It is the object of this treatise to make our readers acquainted with Lord Bacon's philosophy, as it is contained in his great work, the Novum Organon ; in which we find the principles of that improved method of conducting the inquiries of science, which has now so long and so happily prevailed. To accomplish this design with the more effect, it will be desirable, first, to draw their attention, in a few words, to the state in which Bacon found the world, as to knowledge and science, at the time when he flourished. For, as the returning light appears more glorious after the sun has been eclipsed, -and the order and beauty of nature would look doubly striking to an eye that had seen thar chaos from which she first arose, when all was without form and void, , if we glance, but for a moment, at that darkness which so long overshadowed the human mind, and gave birth to so many phantoms and prodigies, under the name of science, this retrospect will serve to show more clearly the merits of a philosopher, who may be regarded as the morning star of that illustrious day which has since broken out upon mankind, and in the spirit of whose method, even the immortal Newton himself explored the heavens-by the aid of a sublime geometry, as with the rod of an enchanter, dashed in pieces all the cycles, epicycles, and crystal orbs of a visionary antiquity; and established the true Copernican doctrine of astronomy on the solid basis of a most rigid and infallible demonstration.

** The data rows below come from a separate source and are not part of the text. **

===== config.mk =====
export PLATFORM = sky130hd
export DESIGN_NAME = hn_notify_rx
export DESIGN_NICKNAME = d
export VERILOG_FILES = /design/src/rtl/hn_pkg.sv /design/src/rtl/hn_bus_sync.sv /design/src/rtl/hn_frame_rx.sv /design/src/rtl/hn_event_reg.sv /design/src/rtl/hn_notify_rx.sv
export SDC_FILE = /design/constraint.sdc
export NUM_CORES = 1
export LEC_CHECK = 0
export BUFFER_PORTS_ARGS = -buffer_cell sky130_fd_sc_hd__buf_4
export CAP_MARGIN = 40
export CORE_UTILIZATION = 35
export CTS_BUF_LIST = sky130_fd_sc_hd__clkbuf_2 sky130_fd_sc_hd__clkbuf_4 sky130_fd_sc_hd__clkbuf_8
export DETAILED_ROUTE_END_ITERATION = 12
export HOLD_SLACK_MARGIN = 0.06
export PLACE_DENSITY = 0.56
export SKIP_LAST_GASP = 1
export SLEW_MARGIN = 20
export SYNTH_ARGS = -nofsm -noshare
export SYNTH_HDL_FRONTEND = slang
export SYNTH_HIERARCHICAL = 1
export SYNTH_SLANG_ARGS = --single-unit

===== constraint.sdc =====
create_clock -name clk -period 3.3 [get_ports clk]
set_input_delay 0.99 -clock clk [delete_from_list [all_inputs] [get_ports clk]]
set_output_delay 0.99 -clock clk [all_outputs]
set_load 0.01 [all_outputs]

===== src/rtl/hn_pkg.sv =====
package hn_pkg;
  // payload bytes after the address byte: sender address, word low, word high
  localparam int unsigned NOTIFY_BYTES = 3;
  localparam int unsigned CNT_W        = $clog2(NOTIFY_BYTES + 1);
  localparam int unsigned BIT_W        = 4;

  typedef enum logic [2:0] {
    RX_IDLE,
    RX_ADDR,
    RX_ACK,
    RX_DATA,
    RX_SKIP
  } rx_state_e;
endpackage


===== src/rtl/hn_bus_sync.sv =====
module hn_bus_sync #(
  parameter int unsigned STAGES = 2
) (
  input  logic clk,
  input  logic rst_n,
  input  logic scl_i,
  input  logic sda_i,
  output logic sda_lvl,
  output logic scl_rise,
  output logic scl_fall,
  output logic start_det,
  output logic stop_det
);
  logic [STAGES-1:0] scl_sh, sda_sh;
  logic scl_d, sda_d;
  logic scl_now, sda_now;

  assign scl_now = scl_sh[STAGES-1];
  assign sda_now = sda_sh[STAGES-1];

  // idle bus is high: reset to ones so no false edge appears at release
  always_ff @(posedge clk or negedge rst_n) begin
    if (!rst_n) begin
      scl_sh <= '1;
      sda_sh <= '1;
      scl_d  <= 1'b1;
      sda_d  <= 1'b1;
    end else begin
      scl_sh <= {scl_sh[STAGES-2:0], scl_i};
      sda_sh <= {sda_sh[STAGES-2:0], sda_i};
      scl_d  <= scl_now;
      sda_d  <= sda_now;
    end
  end

  assign sda_lvl   = sda_now;
  assign scl_rise  = scl_now & ~scl_d;
  assign scl_fall  = ~scl_now & scl_d;
  assign start_det = scl_now & scl_d & sda_d & ~sda_now;
  assign stop_det  = scl_now & scl_d & ~sda_d & sda_now;
endmodule


===== src/rtl/hn_frame_rx.sv =====
module hn_frame_rx
  import hn_pkg::*;
#(
  parameter logic [6:0] HOST_ADDR = 7'h08
) (
  input  logic        clk,
  input  logic        rst_n,
  input  logic        sda_lvl,
  input  logic        scl_rise,
  input  logic        scl_fall,
  input  logic        start_det,
  input  logic        stop_det,
  output logic        sda_oe,
  output logic        frame_ok,
  output logic [6:0]  dev_addr,
  output logic [15:0] word
);
  localparam logic [BIT_W-1:0] BYTE_BITS = BIT_W'(8);
  localparam logic [CNT_W-1:0] LAST_CNT  = CNT_W'(NOTIFY_BYTES);

  rx_state_e        state_q, state_n;
  logic [BIT_W-1:0] bitcnt_q, bitcnt_n;
  logic [CNT_W-1:0] cnt_q, cnt_n;
  logic [7:0]       shift_q, shift_n;
  logic [6:0]       dev_q, dev_n;
  logic [7:0]       lo_q, lo_n, hi_q, hi_n;
  logic             oe_q, oe_n;
  logic             byte_done;

  assign byte_done = scl_fall && (bitcnt_q == BYTE_BITS);

  always_comb begin
    state_n  = state_q;
    bitcnt_n = bitcnt_q;
    cnt_n    = cnt_q;
    shift_n  = shift_q;
    dev_n    = dev_q;
    lo_n     = lo_q;
    hi_n     = hi_q;
    oe_n     = oe_q;
    frame_ok = 1'b0;
    if (start_det) begin
      state_n  = RX_ADDR;
      bitcnt_n = '0;
      cnt_n    = '0;
      oe_n     = 1'b0;
    end else if (stop_det) begin
      // the stop is preceded by one clock rise, hence bit count 0 or 1
      if (state_q == RX_DATA && cnt_q == LAST_CNT && bitcnt_q <= BIT_W'(1))
        frame_ok = 1'b1;
      state_n = RX_IDLE;
      oe_n    = 1'b0;
    end else begin
      unique case (state_q)
        RX_ADDR, RX_DATA: begin
          if (scl_rise && bitcnt_q < BYTE_BITS) begin
            shift_n  = {shift_q[6:0], sda_lvl};
            bitcnt_n = bitcnt_q + BIT_W'(1);
          end else if (byte_done) begin
            if (state_q == RX_ADDR) begin
              if (shift_q[7:1] == HOST_ADDR && !shift_q[0]) begin
                state_n = RX_ACK;
                oe_n    = 1'b1;
              end else begin
                state_n = RX_SKIP;
              end
            end else if (cnt_q < LAST_CNT) begin
              case (cnt_q)
                CNT_W'(0): dev_n = shift_q[7:1];
                CNT_W'(1): lo_n  = shift_q;
                default:   hi_n  = shift_q;
              endcase
              cnt_n   = cnt_q + CNT_W'(1);
              state_n = RX_ACK;
              oe_n    = 1'b1;
            end else begin
              state_n = RX_SKIP;
            end
          end
        end
        RX_ACK: begin
          if (scl_fall) begin
            oe_n     = 1'b0;
            state_n  = RX_DATA;
            bitcnt_n = '0;
          end
        end
        default: ;
      endcase
    end
  end

  always_ff @(posedge clk or negedge rst_n) begin
    if (!rst_n) begin
      state_q  <= RX_IDLE;
      bitcnt_q <= '0;
      cnt_q    <= '0;
      shift_q  <= '0;
      dev_q    <= '0;
      lo_q     <= '0;
      hi_q     <= '0;
      oe_q     <= 1'b0;
    end else begin
      state_q  <= state_n;
      bitcnt_q <= bitcnt_n;
      cnt_q    <= cnt_n;
      shift_q  <= shift_n;
      dev_q    <= dev_n;
      lo_q     <= lo_n;
      hi_q     <= hi_n;
      oe_q     <= oe_n;
    end
  end

  assign sda_oe   = oe_q;
  assign dev_addr = dev_q;
  assign word     = {hi_q, lo_q};
endmodule


===== src/rtl/hn_event_reg.sv =====
module hn_event_reg #(
  parameter int unsigned DEV_W  = 7,
  parameter int unsigned DATA_W = 16
) (
  input  logic              clk,
  input  logic              rst_n,
  input  logic              frame_ok,
  input  logic [DEV_W-1:0]  dev_in,
  input  logic [DATA_W-1:0] word_in,
  input  logic              clr_i,
  output logic              pulse,
  output logic [DEV_W-1:0]  dev_out,
  output logic [DATA_W-1:0] data_out,
  output logic              pend,
  output logic              ovr
);
  logic pend_n, ovr_n, upd_en;
  logic [DEV_W-1:0]  dev_q;
  logic [DATA_W-1:0] data_q;
  logic pulse_q, pend_q, ovr_q;

  assign upd_en = frame_ok;

  always_comb begin
    pend_n = pend_q;
    ovr_n  = ovr_q;
    if (clr_i) begin
      pend_n = 1'b0;
      ovr_n  = 1'b0;
    end
    // a new event wins over a clear in the same cycle
    if (frame_ok) begin
      pend_n = 1'b1;
      ovr_n  = ovr_n | (pend_q & ~clr_i);
    end
  end

  always_ff @(posedge clk or negedge rst_n) begin
    if (!rst_n) begin
      pulse_q <= 1'b0;
      pend_q  <= 1'b0;
      ovr_q   <= 1'b0;
    end else begin
      pulse_q <= frame_ok;
      pend_q  <= pend_n;
      ovr_q   <= ovr_n;
    end
  end

  always_ff @(posedge clk or negedge rst_n) begin
    if (!rst_n) begin
      dev_q  <= '0;
      data_q <= '0;
    end else if (upd_en) begin
      dev_q  <= dev_in;
      data_q <= word_in;
    end
  end

  assign pulse    = pulse_q;
  assign dev_out  = dev_q;
  assign data_out = data_q;
  assign pend     = pend_q;
  assign ovr      = ovr_q;
endmodule


===== src/rtl/hn_notify_rx.sv =====
module hn_notify_rx #(
  parameter logic [6:0]  HOST_ADDR   = 7'h08,
  parameter int unsigned SYNC_STAGES = 2
) (
  input  logic        clk,
  input  logic        rst_n,
  input  logic        scl_i,
  input  logic        sda_i,
  input  logic        clr_i,
  output logic        sda_oe,
  output logic        notify_pulse,
  output logic [6:0]  notify_dev,
  output logic [15:0] notify_data,
  output logic        notify_pend,
  output logic        notify_ovr
);
  logic sda_lvl, scl_rise, scl_fall, start_det, stop_det;
  logic frame_ok;
  logic [6:0]  dev_addr;
  logic [15:0] word;

  hn_bus_sync #(.STAGES(SYNC_STAGES)) i_sync (
    .clk(clk), .rst_n(rst_n), .scl_i(scl_i), .sda_i(sda_i),
    .sda_lvl(sda_lvl), .scl_rise(scl_rise), .scl_fall(scl_fall),
    .start_det(start_det), .stop_det(stop_det)
  );

  hn_frame_rx #(.HOST_ADDR(HOST_ADDR)) i_frame (
    .clk(clk), .rst_n(rst_n), .sda_lvl(sda_lvl), .scl_rise(scl_rise),
    .scl_fall(scl_fall), .start_det(start_det), .stop_det(stop_det),
    .sda_oe(sda_oe), .frame_ok(frame_ok), .dev_addr(dev_addr), .word(word)
  );

  hn_event_reg #(.DEV_W(7), .DATA_W(16)) i_event (
    .clk(clk), .rst_n(rst_n), .frame_ok(frame_ok), .dev_in(dev_addr),
    .word_in(word), .clr_i(clr_i), .pulse(notify_pulse),
    .dev_out(notify_dev), .data_out(notify_data),
    .pend(notify_pend), .ovr(notify_ovr)
  );
endmodule


==> key figures <==
Finish
  • Most common cell after layout, fill and taps aside: dfrtp_1
  • Layout Nets: 261
  • N_diodes: 0
  • Highest-count cells in the layout ignoring fill and taps: dfrtp_1, mux2_2, buf_4
  • FILL cells: 792
  • Final Util: 41.9%
  • P&R area growth vs syn: 16.3%
  • Layout cell share with drive strength beyond 1: 46.2%

Run status
  • Status: complete, no violations

Placement
  • Dpl ws: 826 ps
  • PortBufs: 31
  • Gpl congestion: 0.792
  • Post-DP HPWL: 3.59 mm

Floorplan
  • # IOs: 32
  • Placeable Area: between 8000 and 9000 sq um
  • Row cnt: 34
  • Height of the die: 96.8 um
  • Die Width: roughly 97 um
  • Area of the die: 9370 sq um
  • Starting Density: 36.1%

Yosys
  • Top cells by area, synth: dfrtp_1, mux2_2, mux2_4
  • Post-synth top area share: 53.3%
  • Mapped Area: 3140 sq um
  • Flip-flop and latch count after synthesis: 73
  • Sequential share of the synthesized area: 58.3%
  • Synth warn: 6
  • Cell taking the most area after synthesis: dfrtp_1
  • Number of enable flip-flop cells after synthesis: 0
  • Synth async-reset ratio: 100%
  • Cells after Synth: between 200 and 250
  • Syn_area_per_cell: 14.9 sq um
  • Synthesized Nets: about 220
  • Netlist cell types: 38
  • Primary FF master, synth: dfrtp_1

Pwr
  • Sw Share: 26.3%
  • Seq pwr share: 56.7%
  • Clock share of power: 34.6%
  • Internal power: 1.34 mW
  • VDD IR max: 0.202 mV
  • Pwr Density: 499 nW/um^2
  • Combinational Power Share: approximately 8.7%
  • Leakage: 1.78 nW
  • Sw power: 0.480 mW
  • Total chip power: 1.82 mW

Critical path
  • Critical Path Source: i_sync/sda_sh[1]$_DFF_PN1_
  • Crit. End Element: flop
  • Worst-path cell chain: and4b_1 > or4b_4 > or3b_1 > mux2_2
  • CP max stage delay: roughly 600 ps
  • Worst Reg2Reg Path Length in Cells: 4
  • Arrival @ worst endpoint: 2720 ps
  • CP required: approximately 3500 ps
  • Reg2Reg Setup Slack: 800 ps
  • Crit Reg-Reg Endpoint: i_frame/shift_q[2]$_DFFE_PN0P_
  • Worst setup path end: i_frame/shift_q[2]$_DFFE_PN0P_
  • Critical-path top delay cell: or4b_4
  • Startpoint class of the critical path: flop
  • Reg2reg start: i_sync/sda_sh[1]$_DFF_PN1_
  • Kind of critical path: flop to flop
  • Crit-path max FO: 9

Drt
  • Met1 Wirelength: 2.69 mm
  • Met3 WL: 249 um
  • DRC viols: 0
  • DR WL met2: between 2 and 2.5 mm
  • Max layer used: met4
  • Vias per inst: 4.89
  • Post-DR wirelength/cell: 15.0 um
  • Initial drt markers: 38
  • Vias: 1,766
  • Initial DRT Pass Iterations: 4
  • Post-DRT Antenna Nets: 0
  • Final wirelength: 5.43 mm

Timing
  • Worst-Margin Slew: 556 ps
  • Setup tns final: 0 ps
  • FMAX: 0.399 GHz
  • Minimum clock period: 2500 ps
  • Setup ws final: just under 800 ps
  • Unrepaired setup endpoints after global routing: no
  • Fin crit share: 75.9%
  • Worst hold slack: 358 ps
  • Rel. slew slack: 62.6%
  • Final setup fails: 0
  • Final clock skew: 11.4 ps
  • Final Hold Fails: 0
  • Slew Viols, Final: 0

Clock network
  • Setup Buffers After CTS: 0
  • Clk Latency, worst-skew pair: 340 ps
  • Clock sinks: 73
  • Hold-fix buffers, CTS: 0
  • CTS tree: yes
  • CTS Root Cell: clkbuf_8
  • Bufs on Longest Clock Path: 2
  • H-tree depth: 3
  • Clock-pin slew on the worst setup and hold paths: 80 ps
  • Clock buffer count from CTS: 9
  • Post_cts resized: 0

Hold path
  • Startpoint of the worst hold path: i_sync/scl_sh[0]$_DFF_PN1_
  • Hold Path Class: flop to flop

GRT
  • All-layer global routing usage: 12.6%
  • Initial antenna violation count: 0
  • First-pass GRT wire length: 9.32 mm
  • Number of global-route vias before repair: 1,769
  • Grt ovf: 0
  • Pin count of the biggest net entering global routing: 53

Run
  • Max-Cap Viols: 0
## cell type report
| class | count | area (sq um) | share of cell area (%) |
|---|---|---|---|
| Sequential cell | 73 | 1830 | 50.2 |
| Multi-Input combinational cell | 122 | 1200 | 32.9 |
| Timing Repair Buffer | 33 | 268 | 7.32 |
| Clock buffer | 11 | 151 | 4.14 |
| Tap cell | 108 | 135 | 3.69 |
| Inverter | 10 | 37.5 | 1.03 |
| Clock inverter | 4 | 28.8 | 0.787 |
## state kept, by name (all words and copies together), names as in the netlist
signal	count
i_event/data_out	16
i_frame/hi_q	8
i_frame/lo_q	8
i_frame/shift_q	8
i_event/dev_out	7
i_frame/dev_addr	7
i_frame/bitcnt_q	4
i_frame/state_q	3
i_frame/cnt_q	2
i_sync/scl_sh	2
i_sync/sda_sh	2
i_event/ovr	1
i_event/pend	1
i_event/pulse	1
i_frame/sda_oe	1
i_sync/scl_d	1
i_sync/sda_d	1
## worst min-delay path by stage
| stage | endpoint | depth (start not counted) |
|---|---|---|
| floorplan | i_sync/scl_sh[1]$_DFF_PN1_ | 0 |
| global placement | i_sync/scl_sh[1]$_DFF_PN1_ | 0 |
| detailed placement | i_sync/scl_sh[1]$_DFF_PN1_ | 0 |
| CTS | i_sync/scl_sh[1]$_DFF_PN1_ | 0 |
| global route | i_sync/scl_sh[1]$_DFF_PN1_ | 0 |
| finish | i_sync/scl_sh[1]$_DFF_PN1_ | 0 |
## metal layers
layer / track usage, % / vias up
met2: 18.6 / 39
met5: 0 / -
met1: 17.4 / 885
met4: 3.10 / 0
li1: - / 836
met3: 4.77 / 6
## worst max-delay path, delay by kind of cell, from the launching register on
| kind | cells | cell delay, ps |
|---|---|---|
| and+or+nand+nor | 3 | 1490 |
| DFF | 1 | 560 |
| muxes | 1 | 350 |
## power by group through the flow
stage	Combinational (mW)	Clock, mW	Sequential [mW]
after floorplan	0.113	0	1.02
after global placement	0.155	0	1.06
after detailed placement	0.160	0	1.06
after CTS	0.161	0.658	1.04
after global routing	0.181	0.690	1.05
final	0.159	0.630	1.03
## stage by stage
| stage | instances | cell area [sq um] |
|---|---|---|
| global route | 361 | 3660 |
| CTS | 361 | 3660 |
| detailed placement | 346 | 3480 |
| global placement | 345 | 3450 |
| finish | 361 | 3660 |
| floorplan | 211 | 3140 |
## kinds of logic after synthesis
group / after synthesis / share of synthesized area (%)
flip-flops: 73 / 58.3
multiplexers: 56 / 22.2
AND/OR/NAND/NOR: 39 / 8.32
AO/OA/AOI/OAI: 18 / 4.18
buffers and inverters: 16 / 3.66
adder cells (fa/ha/maj): 7 / 2.79
XOR/XNOR: 2 / 0.557
## cells in the mapped netlist, types with 2 or more instances
master	instances
a2111oi_0	2
a21oi_1	3
a22o_1	2
a311oi_1	2
and4b_1	2
buf_12	2
buf_6	3
dfrtp_1	67
dfstp_2	6
ha_1	7
inv_1	10
mux2_2	37
mux2_4	18
nand2_1	5
nand2_2	3
nand3b_1	4
nor2_1	7
nor2b_1	6
nor4_1	4
o21ai_0	3
(Power assumes the default switching activity.)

In several of the fine arts, in which chiefly the taste and imagination are concerned, such as poetry, rhetoric, statuary, and architecture, the ancients, according to general opinion, have equalled, if not surpassed, any of the moderns. Homer and Demosthenes continue, notwithstanding the flux of time, to retain their station as the masters of eloquence and song; and those exquisite statues, the Venus and the Apollo, still command our admiration, as perfect models of what is chaste, and severe, and beautiful, in the art of sculpture. The ancients nobly distinguished themselves, also, in those more rigorous exercises of the understanding which are demanded by pure mathematics ; in proof of which it is sufficient to quote the name of Euclid, and of Archimedes, whose discoveries in geometry and mixed science entitle him to be regarded as the Newton of all antiquity; but it was reserved for the moderns to invent a calculus-a new and more profound arithmetic, which was called for by a more exact acquaintance with nature herself, and was to be applied to that more improved state of natural science which is peculiar to later times: we allude to the doctrine of fluxions, or the differential method of Newton and Leibnitz, since cultivated, and applied to physical astronomy, with great success, by the French, and especially by LA Place. In most of those branches of knowledge, however, which rest on the basis of experiment and observation, the ancients almost entirely failed. The case is, that to form theories, or systems of science and philosophy, from a hasty view of facts and appearances, is an easy task, since this can be done without the labor of close and patient thinking; and if antiquity be, in truth, as Bacon himself represents it, but the childhood and youth of the world, it is nothing more than we might expect, that, at that period of its existence, imagination should prevail over reason; and that the calmer and more successful exercises of the latter should not unfold themselves till a maturer age.